Different workloads have different requirements. Your training might live on Lambda Labs while your inference runs on Together AI and your model registry sits in S3.

Yeah, that’s more operational complexity. It’s also potentially saving you six figures annually while giving you best-in-class tools for each job. The cognitive overhead of managing multiple providers has dropped significantly, these platforms have matured enough that basic operations are standardized.


Questions You Should Actually Ask

The Livedocs report includes a bunch of pointed questions to ask providers during evaluation. Some highlights that really matter:

  • Egress fees and network transfer costs. Get this in writing. Get examples. Get horror stories. This is where surprise bills happen.
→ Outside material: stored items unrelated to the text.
**config.mk**
```make
export PLATFORM = sky130hd
export DESIGN_NAME = icd_channel_ctrl
export DESIGN_NICKNAME = d
export VERILOG_FILES = /design/src/rtl/icd_pkg.sv /design/src/rtl/icd_channel_ctrl.sv
export SDC_FILE = /design/constraint.sdc
export NUM_CORES = 1
export LEC_CHECK = 0
export ABC_CLOCK_PERIOD_IN_PS = 2400
export BUFFER_PORTS_ARGS = -buffer_cell sky130_fd_sc_hd__buf_2
export CAP_MARGIN = 30
export CORE_MARGIN = 3
export CORE_UTILIZATION = 30
export CTS_CLUSTER_DIAMETER = 150
export DETAILED_ROUTE_END_ITERATION = 10
export PLACE_DENSITY_LB_ADDON = 0.12
export SYNTH_ARGS = -nofsm -noshare
export SYNTH_HDL_FRONTEND = slang
export SYNTH_SLANG_ARGS = --single-unit
```
**constraint.sdc**
```tcl
create_clock -name i_clk -period 2.4 [get_ports i_clk]
set_input_delay 0.12 -clock i_clk [delete_from_list [all_inputs] [get_ports i_clk]]
set_output_delay 0.12 -clock i_clk [all_outputs]
set_load 0.01 [all_outputs]
```
**src/rtl/icd_pkg.sv**
```systemverilog
// Package for the IDE channel control block: constants and carriers.
// Assumes a single 50 MHz clock domain and plain-port control bits.
package icd_pkg;

    // ----------------------------------------
    // Legacy addresses (10-bit I/O)
    // ----------------------------------------
    localparam logic [9:0] ICD_PRI_CMD_BASE = 10'h1F0;
    localparam logic [9:0] ICD_PRI_CTL_ADDR = 10'h3F6;
    localparam logic [9:0] ICD_SEC_CMD_BASE = 10'h170;
    localparam logic [9:0] ICD_SEC_CTL_ADDR = 10'h376;
    localparam logic [2:0] ICD_DATA_OFS = 3'h0;
    localparam logic [2:0] ICD_CMDREG_OFS = 3'h7;

    // ----------------------------------------
    // Class code bytes
    // ----------------------------------------
    localparam logic [7:0] ICD_CLASS_CODE = 8'h01;
    localparam logic [7:0] ICD_SUBCLASS_CODE = 8'h01;
    localparam int ICD_PIF_CH1_MODE = 0;
    localparam int ICD_PIF_CH2_MODE = 2;

    // ----------------------------------------
    // Monitored drive read commands
    // ----------------------------------------
    localparam logic [7:0] ICD_CMD_RD_BUF = 8'hE4;
    localparam logic [7:0] ICD_CMD_RD_MULT = 8'hC4;
    localparam logic [7:0] ICD_CMD_RD_RETRY = 8'h20;
    localparam logic [7:0] ICD_CMD_RD_NORETRY = 8'h21;

    // ----------------------------------------
    // Region descriptor layout
    // ----------------------------------------
    localparam int ICD_DESC_ADDR_LSB = 1;
    localparam int ICD_DESC_CNT_LSB = 1;
    localparam int ICD_DESC_CNT_MSB = 15;
    localparam int ICD_DESC_LAST_BIT = 31;
    localparam int ICD_DESC_MAX = 8192;
    localparam logic [15:0] ICD_SECTOR_RST = 16'h0100;

    typedef enum logic [1:0] {
        ICD_DMA_IDLE = 2'b00,
        ICD_DMA_WAIT = 2'b01,
        ICD_DMA_XFER = 2'b10,
        ICD_DMA_DONE = 2'b11
    } icd_dma_e;

    // Host I/O access seen on the PCI side
    typedef struct packed {
        logic       valid;
        logic       write;
        logic [9:0] addr;
        logic [7:0] wdata;
    } icd_io_s;

    // Interrupt routing controls
    typedef struct packed {
        logic enable;
        logic mask_inta;
        logic mask_ch1;
        logic mask_ch2;
        logic route0;
        logic route1;
    } icd_irqctl_s;

    // Decoded region descriptor
    typedef struct packed {
        logic [31:0] base;
        logic [15:0] count;
        logic        last_entry_flag;
    } icd_desc_s;

endpackage

```
**src/rtl/icd_channel_ctrl.sv**
```systemverilog
// Control logic for both channels of a PCI-to-IDE controller: DMA handshake,
// interrupt routing, address claim, prefetch limiter, descriptor decode.
// Assumes host I/O accesses are on i_clk; drive and pin inputs are async.
module icd_channel_ctrl
    import icd_pkg::*;
#(
    parameter int IDX_W = 13
)
(
    // Clock and reset
    input  wire logic        i_clk,
    input  wire logic        i_sys_rst,
    // Configuration
    input  wire icd_irqctl_s i_irq_ctl,
    input  wire logic [3:0]  i_prog_interface_byte,
    input  wire logic        i_prefetch_en,
    input  wire logic [15:0] i_sector_size,
    input  wire logic [9:0]  i_bar0,
    input  wire logic [9:0]  i_bar1,
    input  wire logic [9:0]  i_bar2,
    input  wire logic [9:0]  i_bar3,
    // Host I/O access
    input  wire icd_io_s     i_io,
    output logic             o_claim_ch1,
    output logic             o_claim_ch2,
    output logic [7:0]       o_class_code,
    output logic [7:0]       o_subclass_code,
    output logic [7:0]       o_prog_interface_byte,
    // Prefetch
    input  wire logic        i_pf_room,
    input  wire logic        i_pf_word_done,
    output logic             o_pf_active,
    output logic [15:0]      o_sector_left,
    // Drive interrupts (pins)
    input  wire logic        i_channel_one_irq_req,
    input  wire logic        i_channel_two_irq_req,
    output logic             o_irq14,
    output logic             o_irq15,
    output logic             o_inta_n,
    // DMA handshake
    input  wire logic        i_dma_start,
    input  wire logic        i_dma_dreq,
    input  wire logic        i_data_left,
    input  wire logic        i_last_cmd_done,
    output logic             o_dma_ack_n,
    output logic             o_data_cycle,
    output logic             o_dma_busy,
    // Region descriptor fetch
    input  wire logic        i_desc_valid,
    input  wire logic [31:0] i_desc_word0,
    input  wire logic [31:0] i_desc_word1,
    input  wire logic        i_region_done,
    output icd_desc_s        o_desc,
    output logic             o_desc_fetch,
    output logic [IDX_W-1:0] o_desc_index,
    output logic             o_table_done
);

    // ----------------------------------------
    // Pin synchronisers
    // ----------------------------------------
    logic [2:0] sync1_r;
    logic [2:0] sync2_r;
    logic dreq_s;
    logic irq1_s;
    logic irq2_s;

    always_ff @(posedge i_clk)
    begin
        if (i_sys_rst)
        begin
            sync1_r <= 3'h0;
            sync2_r <= 3'h0;
        end
        else
        begin
            sync1_r <= {i_dma_dreq, i_channel_one_irq_req,
                        i_channel_two_irq_req};
            sync2_r <= sync1_r;
        end
    end

    assign dreq_s = sync2_r[2];
    assign irq1_s = sync2_r[1];
    assign irq2_s = sync2_r[0];

    // ----------------------------------------
    // Address claim
    // ----------------------------------------
    function automatic logic hit8(input logic [9:0] a, input logic [9:0] b);
        hit8 = (a[9:3] == b[9:3]);
    endfunction

    logic ch1_native;
    logic ch2_native;
    logic ch1_leg_hit;
    logic ch2_leg_hit;
    logic ch1_nat_hit;
    logic ch2_nat_hit;
    logic ch1_data_rd;
    logic ch2_data_rd;
    logic ch1_cmd_wr;
    logic ch2_cmd_wr;

    assign ch1_native = i_prog_interface_byte[ICD_PIF_CH1_MODE];
    assign ch2_native = i_prog_interface_byte[ICD_PIF_CH2_MODE];
    // Mode bit set also turns the legacy decode off
    assign ch1_leg_hit = !ch1_native && (hit8(i_io.addr, ICD_PRI_CMD_BASE)
        || i_io.addr == ICD_PRI_CTL_ADDR);
    assign ch2_leg_hit = !ch2_native && (hit8(i_io.addr, ICD_SEC_CMD_BASE)
        || i_io.addr == ICD_SEC_CTL_ADDR);
    assign ch1_nat_hit = ch1_native && (hit8(i_io.addr, i_bar0)
        || i_io.addr == i_bar1);
    assign ch2_nat_hit = ch2_native && (hit8(i_io.addr, i_bar2)
        || i_io.addr == i_bar3);
    // Disabled device claims nothing
    assign o_claim_ch1 = i_irq_ctl.enable && i_io.valid
        && (ch1_leg_hit || ch1_nat_hit);
    assign o_claim_ch2 = i_irq_ctl.enable && i_io.valid
        && (ch2_leg_hit || ch2_nat_hit);

    assign ch1_data_rd = o_claim_ch1 && !i_io.write
        && i_io.addr[2:0] == ICD_DATA_OFS && i_io.addr != i_bar1
        && i_io.addr != ICD_PRI_CTL_ADDR;
    assign ch2_data_rd = o_claim_ch2 && !i_io.write
        && i_io.addr[2:0] == ICD_DATA_OFS && i_io.addr != i_bar3
        && i_io.addr != ICD_SEC_CTL_ADDR;
    assign ch1_cmd_wr = o_claim_ch1 && i_io.write
        && i_io.addr[2:0] == ICD_CMDREG_OFS;
    assign ch2_cmd_wr = o_claim_ch2 && i_io.write
        && i_io.addr[2:0] == ICD_CMDREG_OFS;

    // Class code reporting
    assign o_class_code = ICD_CLASS_CODE;
    assign o_subclass_code = ICD_SUBCLASS_CODE;
    assign o_prog_interface_byte = {4'h0, i_prog_interface_byte};

    // ----------------------------------------
    // Interrupt routing
    // ----------------------------------------
    logic irq1_m;
    logic irq2_m;
    logic irq14_nxt;
    logic irq15_nxt;
    logic inta_nxt;
    logic irq14_r;
    logic irq15_r;
    logic inta_n_r;

    always_comb
    begin
        irq1_m = irq1_s && !i_irq_ctl.mask_ch1;
        irq2_m = irq2_s && !i_irq_ctl.mask_ch2;
        irq14_nxt = 1'b0;
        irq15_nxt = 1'b0;
        inta_nxt = 1'b0;
        if (!i_irq_ctl.enable)
        begin
            inta_nxt = 1'b0;
        end
        else if (ch1_native && ch2_native)
        begin
            inta_nxt = !i_irq_ctl.mask_inta && (irq1_m || irq2_m);
        end
        else
        begin
            irq14_nxt = !i_irq_ctl.route0 && irq1_m;
            irq15_nxt = !i_irq_ctl.route1 && irq2_m;
            inta_nxt = !i_irq_ctl.mask_inta
                && ((i_irq_ctl.route0 && irq1_m)
                || (i_irq_ctl.route1 && irq2_m));
        end
    end

    always_ff @(posedge i_clk)
    begin
        if (i_sys_rst)
        begin
            irq14_r <= 1'b0;
            irq15_r <= 1'b0;
            inta_n_r <= 1'b1;
        end
        else
        begin
            irq14_r <= irq14_nxt;
            irq15_r <= irq15_nxt;
            inta_n_r <= !inta_nxt;
        end
    end

    assign o_irq14 = irq14_r;
    assign o_irq15 = irq15_r;
    assign o_inta_n = inta_n_r;

    // ----------------------------------------
    // Prefetch with sector counter
    // ----------------------------------------
    function automatic logic is_read_cmd(input logic [7:0] c);
        is_read_cmd = c == ICD_CMD_RD_BUF || c == ICD_CMD_RD_MULT
            || c == ICD_CMD_RD_RETRY || c == ICD_CMD_RD_NORETRY;
    endfunction

    logic pf_r;
    logic pf_nxt;
    logic [15:0] sect_r;
    logic [15:0] sect_nxt;
    logic rd_cmd_wr;

    assign rd_cmd_wr = (ch1_cmd_wr || ch2_cmd_wr) && is_read_cmd(i_io.wdata);

    always_comb
    begin
        pf_nxt = pf_r;
        sect_nxt = sect_r;
        if (rd_cmd_wr)
        begin
            pf_nxt = 1'b0;
            sect_nxt = i_sector_size;
        end
        else if (pf_r && i_pf_word_done)
        begin
            if (sect_r <= 16'h0001)
            begin
                pf_nxt = 1'b0;
                sect_nxt = i_sector_size;
            end
            else
            begin
                sect_nxt = sect_r - 16'h0001;
            end
        end
        else if (!pf_r && i_prefetch_en && i_pf_room
            && (ch1_data_rd || ch2_data_rd))
        begin
            pf_nxt = 1'b1;
        end
        if (!i_prefetch_en)
        begin
            pf_nxt = 1'b0;
        end
    end

    always_ff @(posedge i_clk)
    begin
        if (i_sys_rst)
        begin
            pf_r <= 1'b0;
            sect_r <= ICD_SECTOR_RST;
        end
        else
        begin
            pf_r <= pf_nxt;
            sect_r <= sect_nxt;
        end
    end

    // No word request past the sector end, even if room remains
    assign o_pf_active = pf_r && i_pf_room;
    assign o_sector_left = sect_r;

    // ----------------------------------------
    // DMA request/acknowledge
    // ----------------------------------------
    icd_dma_e dma_r;
    icd_dma_e dma_nxt;

    always_comb
    begin
        dma_nxt = dma_r;
        case (dma_r)
            ICD_DMA_IDLE:
                if (i_dma_start) dma_nxt = ICD_DMA_WAIT;
            ICD_DMA_WAIT:
                if (dreq_s && i_data_left) dma_nxt = ICD_DMA_XFER;
            ICD_DMA_XFER:
                if (!dreq_s || !i_data_left) dma_nxt = ICD_DMA_DONE;
            ICD_DMA_DONE:
                if (i_last_cmd_done && !dreq_s)
                    dma_nxt = ICD_DMA_IDLE;
                else if (dreq_s && i_data_left)
                    dma_nxt = ICD_DMA_XFER;
            default:
                dma_nxt = ICD_DMA_IDLE;
        endcase
    end

    always_ff @(posedge i_clk)
    begin
        if (i_sys_rst)
            dma_r <= ICD_DMA_IDLE;
        else
            dma_r <= dma_nxt;
    end

    // Ack held through pauses so the drive sees one burst owner
    assign o_dma_ack_n = !(dma_r == ICD_DMA_XFER || dma_r == ICD_DMA_DONE);
    assign o_data_cycle = dma_r == ICD_DMA_XFER && dreq_s && i_data_left;
    assign o_dma_busy = dma_r != ICD_DMA_IDLE;

    // ----------------------------------------
    // Region descriptor walk
    // ----------------------------------------
    logic [IDX_W-1:0] idx_r;
    logic [IDX_W-1:0] idx_nxt;
    logic have_r;
    logic have_nxt;
    logic done_r;
    logic done_nxt;
    icd_desc_s desc_r;
    icd_desc_s desc_nxt;

    always_comb
    begin
        idx_nxt = idx_r;
        have_nxt = have_r;
        done_nxt = done_r;
        desc_nxt = desc_r;
        if (i_dma_start)
        begin
            idx_nxt = '0;
            have_nxt = 1'b0;
            done_nxt = 1'b0;
        end
        else if (!have_r && !done_r && i_desc_valid)
        begin
            have_nxt = 1'b1;
            desc_nxt.base = {i_desc_word0[31:ICD_DESC_ADDR_LSB],
                1'b0};
            desc_nxt.count = {i_desc_word1[ICD_DESC_CNT_MSB:ICD_DESC_CNT_LSB],
                1'b0};
            desc_nxt.last_entry_flag = i_desc_word1[ICD_DESC_LAST_BIT];
        end
        else if (have_r && i_region_done)
        begin
            have_nxt = 1'b0;
            idx_nxt = idx_r + 1'b1;
            done_nxt = desc_r.last_entry_flag;
        end
    end

    always_ff @(posedge i_clk)
    begin
        if (i_sys_rst)
        begin
            idx_r <= '0;
            have_r <= 1'b0;
            done_r <= 1'b1;
            desc_r <= '0;
        end
        else
        begin
            idx_r <= idx_nxt;
            have_r <= have_nxt;
            done_r <= done_nxt;
            desc_r <= desc_nxt;
        end
    end

    assign o_desc = desc_r;
    assign o_desc_fetch = !have_r && !done_r;
    assign o_desc_index = idx_r;
    assign o_table_done = done_r;
endmodule

```
==> run metrics <==
data arrival time of the worst path 2550 ps; unrepaired setup endpoints after global routing no; Worst Setup Start Kind register; Die Span X 127.7 um; I/O pin count 276; max_slew headroom 0.6302; area delta synth->final 39.62%; clock buffer depth 2; CP Class register to register; PortBufs 226; Antenna Nets Post-Route 0; CP required ~2700 ps; WL final 14640 um; asr flop ratio synth 0; DR vias 4656; top-count cell post-synth nand2_1; Vias/cell 4.785; post-layout minimum cycle time 2266 ps; GRT Residual Overflow 0; post_cts resized 0; portion of total power attributed to sequential cells 0.451; Peak VDD IR approximately 0.34 mV; CP startpoint o_sector_left[9]$_SDFFE_PP0P_; TNS Setup 0 ps; CP max FO 13; area leader, netlist dfxtp_1; CORE AREA roughly 0.014 sq mm; endpoints failing setup 0; Fmax 441.3 MHz; TritonCTS Buffers 9; Die Footprint roughly 0.016 sq mm; antenna violations before repair 1; vias in the first global route 4597; largest net degree at the start of global routing 48; Least-Margin Pin Slew 554.1 ps; Synthesis Warnings 0; syn_area_per_cell 8.070 sq um; reg-to-reg startpoint o_sector_left[9]$_SDFFE_PP0P_; first-pass GRT wire length between 20000 and 25000 um; CTS tree done; DPL Wire Length roughly 11000 um; Avg WL per Cell 15.04 um; Placement Cell Area between 0.005 and 0.006 sq mm; DR iter-0 viols about 140; top-area cell type share of the netlist area 0.4052; Yosys reg bits 90; Primary FF master, synth dfxtp_1; Psw around 800 uW; Finished Core Util 0.4371; All-Layer GR Usage 0.1748; Clk pwr share 0.427; Synth top cells by count nand2_1 (126), dfxtp_1 (90), a21oi_1 (67), buf_4 (26), xnor2_1 (25); CTS root buf clkbuf_16; clock slew at reported path FFs 60 ps; std cell rows 43; R2R Setup Slk 130 ps; Post-synth EDFFs 0; Unique masters post-synth 64; final instance area 0.006208 sq mm; Skew-Pair Late Insertion Delay 350 ps; Lkg Pwr between 0.002 and 0.003 uW; CP endpoint kind register; synthesized area 0.004447 sq mm; htree depth 3; Seq/Total Area, Yosys 0.4052; drt pass-1 iters 4; PD cells 549.9 mW/mm^2; DRC Markers 0; Die Ht 127.7 um; Tcrit/Tclk final 0.9443; Pint 2607 uW; status finished, final reports clean; clk_skew ~6.2 ps; Routability Congestion 0.8658; Clock Sink Count 90; Final Max Tran Viols 0; Sw Share 0.2365; top cells by area, synth dfxtp_1 (41%), nand2_1 (11%), a21oi_1 (7.5%); Max Cap Viol 0; final hold violation count 0; layout cell share with drive strength beyond 1 0.3460; fin nets around 950; Logic pwr share 0.121; Hold Crit Class primary input to register; Starting Density 0.3131; Hold Startpoint i_desc_word0[11]; Synth Instances 551
## flip-flops by register name, summed over array words and instances (netlist names), 2 cells and up
register       cells
o_desc_index      13
sync2_r            3
sync1_r            3
dma_r              2
o_desc            47
o_sector_left     16
## layout make-up
| cell class | count | area [sq um] |
|---|---|---|
| Fill cell | 1452 | 7995 |
| Clock inverter | 2 | 35.03 |
| Tap cell | 180 | 225.2 |
| Clock buffer | 13 | 270.3 |
| Inverter | 9 | 33.78 |
| Multi-Input combinational cell | 416 | 2369 |
| Antenna cell | 1 | 2.502 |
| Timing Repair Buffer | 262 | 1471 |
| Sequential cell | 90 | 1802 |
## per-stage QoR
| step | worst slack [ps] | power, uW | std cells | hold WS, ps |
|---|---|---|---|---|
| CTS | 48.66 | 3471 | 970 | 1.031 |
| global route | 18.13 | 3567 | 973 | 12.39 |
| floorplan | 307.1 | 1794 | 571 | 221.5 |
| finish | 133.7 | 3414 | 973 | 14.60 |
| detailed placement | 68.48 | 1962 | 932 | 240.1 |
| global placement | 110.7 | 1955 | 932 | 240.1 |
## cells in the final DEF (no fill, tap or decap), drive strengths merged, types with 5 or more instances in the layout
cell type    instances
nand3                6
xor2                16
o21ai               17
or3                  8
nor4                 6
nand2              127
inv                  9
a21oi               68
dfxtp               90
nor2b               10
nand4               10
a32o                 5
conb                22
xnor2               25
dlygate4sd3         23
o22ai                9
nor3                 9
clkbuf              13
nor2                23
buf                239
## final timing paths
| check | endpoint | cells past startpoint |
|---|---|---|
| min reg2reg | sync2_r[0]$_SDFF_PP0_ | 1 |
| max | o_sector_left[12]$_SDFFE_PP0P_ | 6 |
| min | o_desc[28]$_SDFFE_PP0P_ | 3 |
| max reg2reg | o_sector_left[12]$_SDFFE_PP0P_ | 6 |
## logic make-up (layout without fill, tap and decap cells)
logic type      count (synthesis)  after routing  share of synthesized area
other cells                     2             23                   0.001689
simple gates                  227            227                     0.2504
flops                          90             90                     0.4052
fa+ha+maj                       3              3                   0.008442
buf+inv                        65            286                    0.08076
mux                             4              4                   0.009004
compound gates                119            119                     0.1638
xor+xnor                       41             41                    0.08075
## timing repair
action / CTS / global route
endpoints found under the hold margin: 23 / 0
hold buffers: 23 / 0
buffers inserted: 0 / 2
setup endpoints to repair: 0 / 9
## power by group through the flow
stage | sequential (uW) | combinational (uW) | clock (uW)
after floorplan | 1580 | 210 | 0
after global placement | 1570 | 383 | 0
after detailed placement | 1570 | 389 | 0
after CTS | 1540 | 419 | 1510
after global routing | 1540 | 458 | 1570
final | 1540 | 414 | 1460
## worst max-delay path: stages, from the launching register on
cell and delay, ps:
dfxtp_1 350, or3_4 420, or4_4 470, nor2_4 310, nand2_1 120, nand2b_1 320, a32o_1 220
## per-layer routing
layer,track usage,wire (um),vias up
li1,-,-,2311
met1,0.1955,5785,2105
met2,0.3007,6959,216
met3,0.05500,1448,24
met4,0.08365,444,0
met5,0,0,-
No activity file was read; power rests on OpenSTA's default activity.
  • GPU availability during high-demand periods. If everyone’s training models in Q4, will you get squeezed out? What’s the reservation system look like?

  • InfiniBand support and configuration. If you need multi-node training, this is non-negotiable. Make them explain their topology.

  • Cold start times for serverless workloads. The difference between 200ms and 30 seconds is the difference between a viable product and a non-starter.

Billing granularity. Per-second versus per-hour is a big deal if your workloads are bursty.


What We Learned from Doing This Analysis in Livedocs

Coming back to the tool itself for a second, using Livedocs to compile and analyze this landscape was eye-opening. The platform lets you pull in data from multiple sources, structure it coherently, and then interrogate it in ways that static documents just… can’t.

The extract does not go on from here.